Daimler hat den Spruch in dieser Woche im sozialen Netzwerk Instagram zusammen mit einem Foto eines Mercedes benutzt, den Post wenig später aber wieder gelöscht, weil er von chinesischer Seite scharf kritisiert wurde.
Die kommunistische Führung in Peking wirft dem Dalai Lama vor, die Unabhängigkeit Tibets zu verfolgen und China spalten zu wollen. Er gilt dort als Staatsfeind. Seit 1959 lebt der Dalai Lama deshalb im indischen Exil.
Nur am Rande sei erwähnt, dass Instagram in China wegen der scharfen Internetzensur geblockt ist. Nur sehr wenige Internetnutzer dürften den Post also überhaupt zu Gesicht bekommen haben.
Trotzdem wurde am Donnerstag bekannt, dass Daimler sich angeblich auch in einem Brief an den chinesischen Botschafter in Deutschland für die Verwendung des Zitats entschuldigt hat. Der Konzern bestätigte die Existenz des Briefes, machte aber keine Angaben zu dessen Inhalt.
Laut der staatlichen chinesischen Nachrichtenagentur Xinhua heißt es in dem Brief unter anderem, Daimler habe nicht die Absicht gehabt, Chinas Souveränität oder territoriale Integrität in Frage zu stellen.

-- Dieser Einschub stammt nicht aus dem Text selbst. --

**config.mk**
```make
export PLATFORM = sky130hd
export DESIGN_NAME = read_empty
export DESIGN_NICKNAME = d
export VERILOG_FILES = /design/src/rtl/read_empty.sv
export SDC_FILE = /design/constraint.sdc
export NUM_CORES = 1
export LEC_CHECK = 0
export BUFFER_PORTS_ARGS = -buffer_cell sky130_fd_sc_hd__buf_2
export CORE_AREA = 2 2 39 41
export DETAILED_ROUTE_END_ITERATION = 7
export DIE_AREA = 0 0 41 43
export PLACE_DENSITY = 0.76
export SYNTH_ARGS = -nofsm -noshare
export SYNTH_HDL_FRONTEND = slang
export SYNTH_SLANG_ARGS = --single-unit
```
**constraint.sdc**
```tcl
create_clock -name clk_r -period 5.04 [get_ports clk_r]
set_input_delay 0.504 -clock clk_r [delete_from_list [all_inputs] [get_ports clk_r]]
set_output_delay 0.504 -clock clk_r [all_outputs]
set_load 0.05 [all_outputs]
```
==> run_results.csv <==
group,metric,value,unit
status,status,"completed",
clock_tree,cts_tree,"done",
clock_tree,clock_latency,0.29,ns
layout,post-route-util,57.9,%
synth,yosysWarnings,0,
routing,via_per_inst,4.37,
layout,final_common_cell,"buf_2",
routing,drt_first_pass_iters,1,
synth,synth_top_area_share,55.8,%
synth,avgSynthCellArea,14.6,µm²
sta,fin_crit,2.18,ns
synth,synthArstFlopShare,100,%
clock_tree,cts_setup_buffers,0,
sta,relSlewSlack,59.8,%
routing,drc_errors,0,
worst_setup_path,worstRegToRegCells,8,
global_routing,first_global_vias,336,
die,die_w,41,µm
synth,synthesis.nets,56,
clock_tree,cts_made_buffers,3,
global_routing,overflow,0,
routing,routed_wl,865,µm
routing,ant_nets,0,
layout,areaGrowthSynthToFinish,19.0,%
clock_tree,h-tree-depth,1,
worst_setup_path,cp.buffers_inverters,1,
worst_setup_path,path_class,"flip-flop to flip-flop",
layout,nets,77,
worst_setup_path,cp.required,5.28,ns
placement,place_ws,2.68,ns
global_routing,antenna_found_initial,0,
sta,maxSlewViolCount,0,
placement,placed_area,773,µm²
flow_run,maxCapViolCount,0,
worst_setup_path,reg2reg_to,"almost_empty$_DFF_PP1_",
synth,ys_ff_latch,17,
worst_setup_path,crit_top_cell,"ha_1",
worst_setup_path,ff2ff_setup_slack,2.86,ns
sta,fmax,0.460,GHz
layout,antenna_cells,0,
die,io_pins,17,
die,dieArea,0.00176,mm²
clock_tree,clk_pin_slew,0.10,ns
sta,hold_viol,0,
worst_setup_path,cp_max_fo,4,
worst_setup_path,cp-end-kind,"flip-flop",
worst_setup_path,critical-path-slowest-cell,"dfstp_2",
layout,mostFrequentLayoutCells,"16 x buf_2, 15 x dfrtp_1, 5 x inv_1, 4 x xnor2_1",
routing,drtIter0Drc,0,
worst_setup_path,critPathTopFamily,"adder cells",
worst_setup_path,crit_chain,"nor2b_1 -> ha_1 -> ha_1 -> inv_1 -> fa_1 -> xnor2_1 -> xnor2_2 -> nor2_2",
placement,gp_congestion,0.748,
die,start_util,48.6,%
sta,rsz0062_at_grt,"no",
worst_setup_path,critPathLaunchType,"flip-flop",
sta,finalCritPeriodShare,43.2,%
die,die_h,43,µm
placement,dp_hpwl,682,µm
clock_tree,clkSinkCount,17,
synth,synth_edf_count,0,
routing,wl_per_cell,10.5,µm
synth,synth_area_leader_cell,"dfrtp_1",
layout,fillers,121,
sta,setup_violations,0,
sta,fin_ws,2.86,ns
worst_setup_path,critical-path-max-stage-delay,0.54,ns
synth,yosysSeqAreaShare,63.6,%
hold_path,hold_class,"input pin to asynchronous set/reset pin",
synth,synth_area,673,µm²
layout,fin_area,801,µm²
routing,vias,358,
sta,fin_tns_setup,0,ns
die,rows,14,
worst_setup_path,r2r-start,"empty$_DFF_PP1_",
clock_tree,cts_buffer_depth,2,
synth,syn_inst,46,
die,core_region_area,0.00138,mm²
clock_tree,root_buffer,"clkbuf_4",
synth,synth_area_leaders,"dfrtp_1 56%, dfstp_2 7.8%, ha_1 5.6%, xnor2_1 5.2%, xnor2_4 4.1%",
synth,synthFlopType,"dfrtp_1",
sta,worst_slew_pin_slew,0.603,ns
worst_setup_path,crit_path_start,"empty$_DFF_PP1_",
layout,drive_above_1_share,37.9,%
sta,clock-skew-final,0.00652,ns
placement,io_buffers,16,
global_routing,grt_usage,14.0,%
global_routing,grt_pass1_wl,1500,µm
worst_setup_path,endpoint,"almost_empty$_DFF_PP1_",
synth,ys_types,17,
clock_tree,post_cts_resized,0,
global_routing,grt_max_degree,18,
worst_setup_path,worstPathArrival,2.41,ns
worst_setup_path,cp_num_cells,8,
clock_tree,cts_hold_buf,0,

Man bedauere den Fehler, der die Menschen in China verletzt habe.
In Deutschland wird Daimlers Vorgehen seither kritisiert. Michael Bran, der menschenrechtspolitische Sprecher der CDU/CSU-Bundestagsfraktion, sagte: "Wenn Rückgratlosigkeit ausgezeichnet werden würde, dann hätten die Mercedes-Manager den ersten Preis für ihr peinliches Verhalten verdient. Der Konzern sollte sich nicht bei der chinesischen Regierung entschuldigen, sondern schleunigst beim Dalai Lama und den Tibetern."
Auch die Menschenrechtsorganisation International Campaign for Tibet bezeichnete die Entschuldigung in einer Mitteilung als einen "beschämenden Kotau vor der Diktatur".